>>>

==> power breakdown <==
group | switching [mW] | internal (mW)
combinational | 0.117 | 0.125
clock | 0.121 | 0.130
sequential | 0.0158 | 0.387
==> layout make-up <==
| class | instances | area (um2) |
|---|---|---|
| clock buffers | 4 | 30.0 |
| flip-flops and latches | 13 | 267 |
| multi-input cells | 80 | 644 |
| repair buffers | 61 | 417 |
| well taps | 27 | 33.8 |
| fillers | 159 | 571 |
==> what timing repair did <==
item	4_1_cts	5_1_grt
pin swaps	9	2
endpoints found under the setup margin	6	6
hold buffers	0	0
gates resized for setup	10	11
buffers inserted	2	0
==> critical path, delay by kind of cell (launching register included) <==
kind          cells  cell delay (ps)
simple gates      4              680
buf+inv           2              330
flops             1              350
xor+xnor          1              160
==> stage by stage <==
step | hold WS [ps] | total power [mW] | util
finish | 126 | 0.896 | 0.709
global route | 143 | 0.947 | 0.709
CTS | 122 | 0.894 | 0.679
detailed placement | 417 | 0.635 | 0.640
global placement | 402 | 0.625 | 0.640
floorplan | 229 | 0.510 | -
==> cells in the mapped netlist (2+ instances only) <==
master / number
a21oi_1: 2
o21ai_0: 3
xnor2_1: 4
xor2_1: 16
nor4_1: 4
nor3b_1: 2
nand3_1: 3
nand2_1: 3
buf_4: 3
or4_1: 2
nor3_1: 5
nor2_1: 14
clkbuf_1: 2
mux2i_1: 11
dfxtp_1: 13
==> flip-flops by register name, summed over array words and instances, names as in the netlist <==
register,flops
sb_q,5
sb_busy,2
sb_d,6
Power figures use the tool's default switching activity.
--- config.mk ---
export PLATFORM = sky130hd
export DESIGN_NAME = fpga_ccff_loader
export DESIGN_NICKNAME = d
export VERILOG_FILES = /design/src/rtl/fpga_ccff_loader.sv
export SDC_FILE = /design/constraint.sdc
export NUM_CORES = 1
export LEC_CHECK = 0
export ABC_AREA = 1
export BUFFER_PORTS_ARGS = -buffer_cell sky130_fd_sc_hd__buf_4
export CAP_MARGIN = 5
export CORE_MARGIN = 2
export CORE_UTILIZATION = 60
export CTS_BUF_LIST = sky130_fd_sc_hd__clkbuf_4
export CTS_CLUSTER_DIAMETER = 100
export DETAILED_ROUTE_END_ITERATION = 16
export GPL_ROUTABILITY_DRIVEN = 1
export HOLD_SLACK_MARGIN = 0.08
export PLACE_DENSITY = 0.84
export SLEW_MARGIN = 30
export SYNTH_ARGS = -nofsm -noshare
export SYNTH_HDL_FRONTEND = slang
export SYNTH_SLANG_ARGS = --single-unit
--- constraint.sdc ---
create_clock -name wb_clk_i -period 4.2 [get_ports wb_clk_i]
set_input_delay 0.42 -clock wb_clk_i [delete_from_list [all_inputs] [get_ports wb_clk_i]]
set_output_delay 0.42 -clock wb_clk_i [all_outputs]
set_load 0.005 [all_outputs]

<<<

## [TO DO]
Say how many lines of the entries above hold the string "cells", and say nothing besides the number.

## [OUTPUT FOR THIS EXERCISE]
3